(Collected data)

-=-=-=-=-

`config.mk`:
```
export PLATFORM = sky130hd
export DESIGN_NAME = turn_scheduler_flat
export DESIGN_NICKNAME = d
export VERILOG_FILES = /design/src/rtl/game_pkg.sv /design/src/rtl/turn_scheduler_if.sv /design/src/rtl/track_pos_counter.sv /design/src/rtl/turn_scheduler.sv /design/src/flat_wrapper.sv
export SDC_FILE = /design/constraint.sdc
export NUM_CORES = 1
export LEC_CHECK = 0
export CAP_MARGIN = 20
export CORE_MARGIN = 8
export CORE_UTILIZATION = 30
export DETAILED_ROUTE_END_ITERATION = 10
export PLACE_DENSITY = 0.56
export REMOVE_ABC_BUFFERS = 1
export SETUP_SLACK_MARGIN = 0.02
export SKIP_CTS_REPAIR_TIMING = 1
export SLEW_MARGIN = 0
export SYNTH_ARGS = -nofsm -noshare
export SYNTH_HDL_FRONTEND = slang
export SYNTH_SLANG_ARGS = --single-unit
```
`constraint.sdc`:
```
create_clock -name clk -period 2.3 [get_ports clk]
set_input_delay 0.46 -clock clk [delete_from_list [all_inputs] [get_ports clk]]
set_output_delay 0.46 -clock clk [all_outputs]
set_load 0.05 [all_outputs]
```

-=-=-=-=-

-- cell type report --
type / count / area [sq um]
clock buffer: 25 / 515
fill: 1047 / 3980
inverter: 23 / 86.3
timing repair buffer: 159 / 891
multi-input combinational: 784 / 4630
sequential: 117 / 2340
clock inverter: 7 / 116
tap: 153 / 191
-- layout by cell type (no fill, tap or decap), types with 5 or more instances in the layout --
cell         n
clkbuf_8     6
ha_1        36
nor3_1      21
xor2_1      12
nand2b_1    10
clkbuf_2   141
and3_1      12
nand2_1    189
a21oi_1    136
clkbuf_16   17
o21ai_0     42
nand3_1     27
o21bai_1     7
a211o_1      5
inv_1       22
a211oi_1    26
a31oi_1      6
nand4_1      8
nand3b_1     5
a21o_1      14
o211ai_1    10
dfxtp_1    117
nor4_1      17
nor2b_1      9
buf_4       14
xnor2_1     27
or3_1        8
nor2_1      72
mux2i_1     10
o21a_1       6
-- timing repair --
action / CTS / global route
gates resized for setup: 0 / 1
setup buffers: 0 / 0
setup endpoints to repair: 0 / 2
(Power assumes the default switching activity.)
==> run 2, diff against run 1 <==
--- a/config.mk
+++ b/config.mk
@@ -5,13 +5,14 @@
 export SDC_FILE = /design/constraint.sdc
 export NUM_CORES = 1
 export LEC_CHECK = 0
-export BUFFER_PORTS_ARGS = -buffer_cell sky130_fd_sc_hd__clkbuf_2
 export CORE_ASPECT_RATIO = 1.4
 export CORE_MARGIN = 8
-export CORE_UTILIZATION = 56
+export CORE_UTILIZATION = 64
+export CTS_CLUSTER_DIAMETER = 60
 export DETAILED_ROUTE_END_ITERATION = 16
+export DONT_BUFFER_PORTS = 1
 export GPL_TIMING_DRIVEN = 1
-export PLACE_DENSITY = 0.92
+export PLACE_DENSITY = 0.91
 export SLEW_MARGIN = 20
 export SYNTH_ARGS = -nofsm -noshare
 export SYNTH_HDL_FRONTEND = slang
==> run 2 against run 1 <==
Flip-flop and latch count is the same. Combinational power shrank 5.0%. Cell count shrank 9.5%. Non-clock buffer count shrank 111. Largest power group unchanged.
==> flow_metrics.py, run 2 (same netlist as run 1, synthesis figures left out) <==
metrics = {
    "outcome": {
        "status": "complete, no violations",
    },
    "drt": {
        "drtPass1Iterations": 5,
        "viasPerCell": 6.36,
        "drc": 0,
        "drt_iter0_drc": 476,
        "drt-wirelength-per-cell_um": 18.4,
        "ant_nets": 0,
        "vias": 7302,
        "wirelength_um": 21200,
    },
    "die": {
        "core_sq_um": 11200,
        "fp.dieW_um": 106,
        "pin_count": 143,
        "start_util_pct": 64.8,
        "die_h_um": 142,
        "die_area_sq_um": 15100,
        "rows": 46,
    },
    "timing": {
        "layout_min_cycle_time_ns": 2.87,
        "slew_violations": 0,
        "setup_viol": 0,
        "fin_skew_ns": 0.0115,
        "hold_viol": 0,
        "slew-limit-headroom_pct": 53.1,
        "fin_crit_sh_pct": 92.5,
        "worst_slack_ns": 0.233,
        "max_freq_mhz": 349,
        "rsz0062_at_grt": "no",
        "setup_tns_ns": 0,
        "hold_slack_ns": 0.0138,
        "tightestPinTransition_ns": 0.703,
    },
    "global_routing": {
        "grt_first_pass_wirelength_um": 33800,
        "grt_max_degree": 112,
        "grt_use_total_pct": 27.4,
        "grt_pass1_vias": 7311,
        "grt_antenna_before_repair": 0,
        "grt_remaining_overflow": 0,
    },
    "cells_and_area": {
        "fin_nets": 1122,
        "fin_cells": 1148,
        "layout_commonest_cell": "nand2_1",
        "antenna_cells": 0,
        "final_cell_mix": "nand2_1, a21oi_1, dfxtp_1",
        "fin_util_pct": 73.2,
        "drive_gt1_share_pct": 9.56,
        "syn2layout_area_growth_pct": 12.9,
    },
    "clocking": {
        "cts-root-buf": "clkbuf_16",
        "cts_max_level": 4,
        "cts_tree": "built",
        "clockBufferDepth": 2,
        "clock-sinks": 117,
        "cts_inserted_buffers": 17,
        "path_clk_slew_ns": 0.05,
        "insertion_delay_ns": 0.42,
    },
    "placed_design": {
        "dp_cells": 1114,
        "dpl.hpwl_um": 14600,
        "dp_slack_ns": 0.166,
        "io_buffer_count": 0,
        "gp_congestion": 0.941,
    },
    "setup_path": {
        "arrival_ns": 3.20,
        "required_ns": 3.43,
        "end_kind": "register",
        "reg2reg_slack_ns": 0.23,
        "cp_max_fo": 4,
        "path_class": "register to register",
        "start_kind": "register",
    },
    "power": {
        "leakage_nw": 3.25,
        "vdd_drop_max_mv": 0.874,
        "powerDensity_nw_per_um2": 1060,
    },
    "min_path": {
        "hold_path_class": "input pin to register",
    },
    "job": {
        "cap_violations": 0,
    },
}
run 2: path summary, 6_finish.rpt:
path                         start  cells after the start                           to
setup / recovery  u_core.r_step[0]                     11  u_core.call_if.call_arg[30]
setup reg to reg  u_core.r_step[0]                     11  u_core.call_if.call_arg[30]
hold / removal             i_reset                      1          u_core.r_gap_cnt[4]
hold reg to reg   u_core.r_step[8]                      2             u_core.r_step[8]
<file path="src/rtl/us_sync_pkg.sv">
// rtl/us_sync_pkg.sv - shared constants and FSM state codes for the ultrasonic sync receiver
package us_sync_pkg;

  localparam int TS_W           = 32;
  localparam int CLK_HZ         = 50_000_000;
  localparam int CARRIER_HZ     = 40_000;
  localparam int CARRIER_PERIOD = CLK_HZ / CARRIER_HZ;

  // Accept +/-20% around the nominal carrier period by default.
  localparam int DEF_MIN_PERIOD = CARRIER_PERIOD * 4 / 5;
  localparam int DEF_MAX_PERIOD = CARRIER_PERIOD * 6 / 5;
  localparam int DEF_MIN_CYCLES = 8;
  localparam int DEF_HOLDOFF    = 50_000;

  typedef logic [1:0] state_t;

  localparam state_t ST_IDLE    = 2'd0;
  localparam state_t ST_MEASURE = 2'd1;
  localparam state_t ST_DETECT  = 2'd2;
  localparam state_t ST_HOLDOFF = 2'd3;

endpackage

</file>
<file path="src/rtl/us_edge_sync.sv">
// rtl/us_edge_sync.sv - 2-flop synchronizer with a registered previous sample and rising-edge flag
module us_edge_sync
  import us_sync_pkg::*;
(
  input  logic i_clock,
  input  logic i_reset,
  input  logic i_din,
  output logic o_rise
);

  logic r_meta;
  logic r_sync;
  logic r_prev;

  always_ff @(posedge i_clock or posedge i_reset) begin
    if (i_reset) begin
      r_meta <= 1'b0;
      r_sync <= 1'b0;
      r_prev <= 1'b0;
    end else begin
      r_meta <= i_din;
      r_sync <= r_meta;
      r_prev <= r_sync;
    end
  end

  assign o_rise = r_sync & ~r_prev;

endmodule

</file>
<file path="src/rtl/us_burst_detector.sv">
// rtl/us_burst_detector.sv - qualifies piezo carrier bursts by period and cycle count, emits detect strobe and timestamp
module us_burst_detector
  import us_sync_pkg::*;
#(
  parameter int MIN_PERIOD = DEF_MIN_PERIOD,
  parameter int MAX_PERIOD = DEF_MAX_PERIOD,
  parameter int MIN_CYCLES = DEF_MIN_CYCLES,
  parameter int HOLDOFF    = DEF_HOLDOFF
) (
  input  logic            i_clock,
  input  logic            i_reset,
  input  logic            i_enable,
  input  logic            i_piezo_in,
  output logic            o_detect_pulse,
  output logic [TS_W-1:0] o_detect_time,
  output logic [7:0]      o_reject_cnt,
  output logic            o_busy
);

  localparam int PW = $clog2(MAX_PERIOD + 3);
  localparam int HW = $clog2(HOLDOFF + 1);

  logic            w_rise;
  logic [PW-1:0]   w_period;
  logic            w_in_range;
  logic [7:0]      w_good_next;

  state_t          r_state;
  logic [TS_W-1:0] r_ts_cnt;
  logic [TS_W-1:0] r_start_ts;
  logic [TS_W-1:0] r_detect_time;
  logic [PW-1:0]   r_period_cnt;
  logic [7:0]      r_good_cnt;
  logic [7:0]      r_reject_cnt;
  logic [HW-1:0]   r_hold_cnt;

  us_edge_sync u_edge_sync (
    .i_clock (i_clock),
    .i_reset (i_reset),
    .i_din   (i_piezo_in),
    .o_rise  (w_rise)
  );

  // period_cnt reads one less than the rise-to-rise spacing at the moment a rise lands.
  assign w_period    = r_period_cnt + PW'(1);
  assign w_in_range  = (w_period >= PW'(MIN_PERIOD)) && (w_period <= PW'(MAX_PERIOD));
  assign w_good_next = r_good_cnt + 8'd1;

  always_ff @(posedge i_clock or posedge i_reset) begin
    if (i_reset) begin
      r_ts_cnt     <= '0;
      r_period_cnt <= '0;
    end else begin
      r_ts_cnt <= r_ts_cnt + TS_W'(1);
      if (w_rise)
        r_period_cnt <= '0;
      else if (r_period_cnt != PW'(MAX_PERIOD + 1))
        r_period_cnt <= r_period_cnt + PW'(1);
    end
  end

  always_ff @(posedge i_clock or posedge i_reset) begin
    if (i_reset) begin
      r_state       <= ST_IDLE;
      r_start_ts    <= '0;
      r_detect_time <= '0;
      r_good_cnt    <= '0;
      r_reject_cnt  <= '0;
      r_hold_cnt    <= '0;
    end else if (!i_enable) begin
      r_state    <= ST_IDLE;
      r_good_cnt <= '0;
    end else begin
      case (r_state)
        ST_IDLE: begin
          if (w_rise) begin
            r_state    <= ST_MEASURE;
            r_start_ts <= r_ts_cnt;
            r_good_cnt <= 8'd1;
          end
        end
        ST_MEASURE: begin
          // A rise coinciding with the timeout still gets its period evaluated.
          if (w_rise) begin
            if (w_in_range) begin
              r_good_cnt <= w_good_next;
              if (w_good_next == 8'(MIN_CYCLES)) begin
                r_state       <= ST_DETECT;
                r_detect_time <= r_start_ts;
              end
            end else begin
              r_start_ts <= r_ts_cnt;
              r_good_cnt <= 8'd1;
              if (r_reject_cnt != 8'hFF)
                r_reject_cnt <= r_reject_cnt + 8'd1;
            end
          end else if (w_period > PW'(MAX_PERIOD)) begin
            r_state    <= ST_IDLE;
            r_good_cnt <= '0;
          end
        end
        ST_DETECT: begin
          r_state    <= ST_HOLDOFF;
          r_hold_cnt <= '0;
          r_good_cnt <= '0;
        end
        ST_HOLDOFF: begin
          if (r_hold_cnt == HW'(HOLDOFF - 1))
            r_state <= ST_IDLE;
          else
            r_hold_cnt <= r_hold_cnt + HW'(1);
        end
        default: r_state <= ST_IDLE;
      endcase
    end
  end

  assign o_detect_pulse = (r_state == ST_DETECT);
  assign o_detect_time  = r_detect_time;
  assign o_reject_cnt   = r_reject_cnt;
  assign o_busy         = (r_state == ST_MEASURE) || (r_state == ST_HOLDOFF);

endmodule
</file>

-=-=-=-=-

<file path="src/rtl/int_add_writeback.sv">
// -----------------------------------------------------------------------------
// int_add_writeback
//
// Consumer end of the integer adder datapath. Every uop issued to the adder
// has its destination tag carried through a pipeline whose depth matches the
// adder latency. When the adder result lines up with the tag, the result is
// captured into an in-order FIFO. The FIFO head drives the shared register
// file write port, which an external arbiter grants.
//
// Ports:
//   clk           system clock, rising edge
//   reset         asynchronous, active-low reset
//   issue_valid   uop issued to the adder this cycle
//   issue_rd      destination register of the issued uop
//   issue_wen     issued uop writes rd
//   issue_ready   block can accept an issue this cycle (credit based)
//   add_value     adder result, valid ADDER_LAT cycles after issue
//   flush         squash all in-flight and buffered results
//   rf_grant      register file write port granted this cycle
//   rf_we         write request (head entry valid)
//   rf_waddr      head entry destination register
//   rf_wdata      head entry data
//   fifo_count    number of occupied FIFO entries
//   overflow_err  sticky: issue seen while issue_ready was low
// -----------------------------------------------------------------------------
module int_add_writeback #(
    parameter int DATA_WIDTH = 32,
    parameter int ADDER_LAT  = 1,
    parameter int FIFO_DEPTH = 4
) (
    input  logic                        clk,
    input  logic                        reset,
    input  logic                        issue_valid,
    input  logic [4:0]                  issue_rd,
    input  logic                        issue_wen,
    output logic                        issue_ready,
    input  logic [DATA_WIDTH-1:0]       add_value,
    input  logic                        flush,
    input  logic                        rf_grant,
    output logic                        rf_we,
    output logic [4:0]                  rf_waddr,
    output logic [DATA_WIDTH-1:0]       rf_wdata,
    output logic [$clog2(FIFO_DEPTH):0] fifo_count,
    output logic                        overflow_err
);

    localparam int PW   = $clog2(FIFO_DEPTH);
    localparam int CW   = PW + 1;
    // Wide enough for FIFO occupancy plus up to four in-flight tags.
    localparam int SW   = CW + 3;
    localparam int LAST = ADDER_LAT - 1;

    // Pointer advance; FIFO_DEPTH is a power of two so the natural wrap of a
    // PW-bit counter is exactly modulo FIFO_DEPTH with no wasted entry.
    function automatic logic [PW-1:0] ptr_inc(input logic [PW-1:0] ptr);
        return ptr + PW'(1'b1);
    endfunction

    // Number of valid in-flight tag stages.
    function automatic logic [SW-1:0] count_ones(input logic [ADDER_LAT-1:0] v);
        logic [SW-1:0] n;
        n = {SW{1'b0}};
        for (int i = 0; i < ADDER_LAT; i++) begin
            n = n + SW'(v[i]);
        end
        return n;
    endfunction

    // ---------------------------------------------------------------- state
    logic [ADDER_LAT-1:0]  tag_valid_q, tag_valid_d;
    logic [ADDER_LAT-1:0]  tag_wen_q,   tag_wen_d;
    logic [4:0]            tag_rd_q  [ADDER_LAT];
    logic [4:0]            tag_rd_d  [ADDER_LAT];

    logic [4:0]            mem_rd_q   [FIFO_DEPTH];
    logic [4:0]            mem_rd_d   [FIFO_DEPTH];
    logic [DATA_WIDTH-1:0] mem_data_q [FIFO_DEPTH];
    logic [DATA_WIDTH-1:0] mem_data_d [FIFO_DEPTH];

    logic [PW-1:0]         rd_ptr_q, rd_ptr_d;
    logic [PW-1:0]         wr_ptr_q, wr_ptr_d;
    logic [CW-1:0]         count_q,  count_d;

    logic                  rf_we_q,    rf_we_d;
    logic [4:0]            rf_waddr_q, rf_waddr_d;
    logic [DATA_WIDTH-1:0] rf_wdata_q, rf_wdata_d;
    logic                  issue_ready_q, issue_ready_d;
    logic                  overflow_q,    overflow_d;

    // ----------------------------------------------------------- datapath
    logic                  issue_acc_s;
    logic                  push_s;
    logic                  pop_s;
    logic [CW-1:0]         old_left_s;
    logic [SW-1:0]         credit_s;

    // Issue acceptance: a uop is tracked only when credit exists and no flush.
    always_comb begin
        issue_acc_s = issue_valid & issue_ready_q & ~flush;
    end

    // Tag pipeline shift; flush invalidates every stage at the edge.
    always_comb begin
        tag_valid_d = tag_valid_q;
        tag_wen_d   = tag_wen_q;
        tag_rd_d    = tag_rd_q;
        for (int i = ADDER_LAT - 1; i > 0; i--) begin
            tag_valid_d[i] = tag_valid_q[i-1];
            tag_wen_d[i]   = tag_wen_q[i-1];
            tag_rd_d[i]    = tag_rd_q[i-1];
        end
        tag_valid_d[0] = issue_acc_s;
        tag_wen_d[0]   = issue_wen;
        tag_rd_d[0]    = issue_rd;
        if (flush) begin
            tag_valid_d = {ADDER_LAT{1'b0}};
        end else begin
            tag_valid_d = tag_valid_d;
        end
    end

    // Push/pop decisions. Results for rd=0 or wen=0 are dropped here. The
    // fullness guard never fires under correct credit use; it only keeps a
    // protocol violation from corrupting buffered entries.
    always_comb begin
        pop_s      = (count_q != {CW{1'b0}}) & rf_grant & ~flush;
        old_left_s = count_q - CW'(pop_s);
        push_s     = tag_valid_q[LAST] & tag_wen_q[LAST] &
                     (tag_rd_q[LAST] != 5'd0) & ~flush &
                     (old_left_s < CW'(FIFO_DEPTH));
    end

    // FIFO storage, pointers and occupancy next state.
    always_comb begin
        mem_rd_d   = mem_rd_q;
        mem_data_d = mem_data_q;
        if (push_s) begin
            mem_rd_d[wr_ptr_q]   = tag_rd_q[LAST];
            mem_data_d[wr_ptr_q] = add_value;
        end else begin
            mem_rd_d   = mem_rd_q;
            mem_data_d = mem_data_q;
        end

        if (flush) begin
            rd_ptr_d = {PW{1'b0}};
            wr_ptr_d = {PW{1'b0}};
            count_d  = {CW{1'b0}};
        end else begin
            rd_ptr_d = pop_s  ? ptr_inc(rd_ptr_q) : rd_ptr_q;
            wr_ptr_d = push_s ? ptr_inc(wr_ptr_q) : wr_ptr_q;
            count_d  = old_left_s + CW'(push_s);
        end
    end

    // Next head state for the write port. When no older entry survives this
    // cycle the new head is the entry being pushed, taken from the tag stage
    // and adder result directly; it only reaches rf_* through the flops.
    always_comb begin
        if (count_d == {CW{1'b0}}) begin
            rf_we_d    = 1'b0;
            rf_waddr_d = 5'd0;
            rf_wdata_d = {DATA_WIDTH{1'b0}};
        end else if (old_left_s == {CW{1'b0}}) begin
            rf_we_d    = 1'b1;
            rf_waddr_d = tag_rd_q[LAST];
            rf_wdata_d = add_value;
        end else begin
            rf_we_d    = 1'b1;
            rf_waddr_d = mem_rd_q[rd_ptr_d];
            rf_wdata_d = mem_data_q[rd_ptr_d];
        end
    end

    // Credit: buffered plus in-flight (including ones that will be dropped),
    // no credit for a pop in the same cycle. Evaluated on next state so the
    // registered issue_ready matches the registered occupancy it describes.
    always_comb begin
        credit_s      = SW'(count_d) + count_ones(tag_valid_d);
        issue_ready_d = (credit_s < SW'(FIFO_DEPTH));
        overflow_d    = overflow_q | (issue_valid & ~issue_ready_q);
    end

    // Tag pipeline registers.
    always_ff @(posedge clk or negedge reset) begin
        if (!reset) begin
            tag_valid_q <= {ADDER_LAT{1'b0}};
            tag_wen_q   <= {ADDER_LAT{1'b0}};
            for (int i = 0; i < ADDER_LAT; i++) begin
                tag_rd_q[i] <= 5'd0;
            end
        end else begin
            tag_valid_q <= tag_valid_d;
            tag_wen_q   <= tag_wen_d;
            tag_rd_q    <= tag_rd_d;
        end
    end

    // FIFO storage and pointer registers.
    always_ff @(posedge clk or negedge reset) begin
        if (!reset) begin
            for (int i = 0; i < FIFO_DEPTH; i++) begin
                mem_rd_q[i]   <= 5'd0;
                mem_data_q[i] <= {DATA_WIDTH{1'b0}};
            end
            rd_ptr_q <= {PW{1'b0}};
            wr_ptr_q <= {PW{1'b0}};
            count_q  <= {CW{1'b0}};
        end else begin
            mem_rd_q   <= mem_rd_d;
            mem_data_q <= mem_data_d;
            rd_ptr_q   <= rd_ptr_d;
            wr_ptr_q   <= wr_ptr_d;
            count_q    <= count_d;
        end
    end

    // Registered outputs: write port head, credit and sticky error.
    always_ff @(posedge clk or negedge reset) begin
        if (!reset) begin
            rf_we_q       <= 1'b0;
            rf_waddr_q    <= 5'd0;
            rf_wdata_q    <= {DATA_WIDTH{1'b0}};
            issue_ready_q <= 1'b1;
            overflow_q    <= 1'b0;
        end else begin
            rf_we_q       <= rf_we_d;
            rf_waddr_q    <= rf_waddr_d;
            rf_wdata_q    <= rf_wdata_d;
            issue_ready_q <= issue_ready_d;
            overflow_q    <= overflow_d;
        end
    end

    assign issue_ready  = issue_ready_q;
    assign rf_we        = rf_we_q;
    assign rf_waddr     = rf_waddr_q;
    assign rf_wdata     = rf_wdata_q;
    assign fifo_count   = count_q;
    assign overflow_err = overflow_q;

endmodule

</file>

-=-=-=-=-

- YOUR OBJECTIVE
Provide the number of lines in the records above that contain the word "inverter", with no additional words.

- RESPONSE AREA
2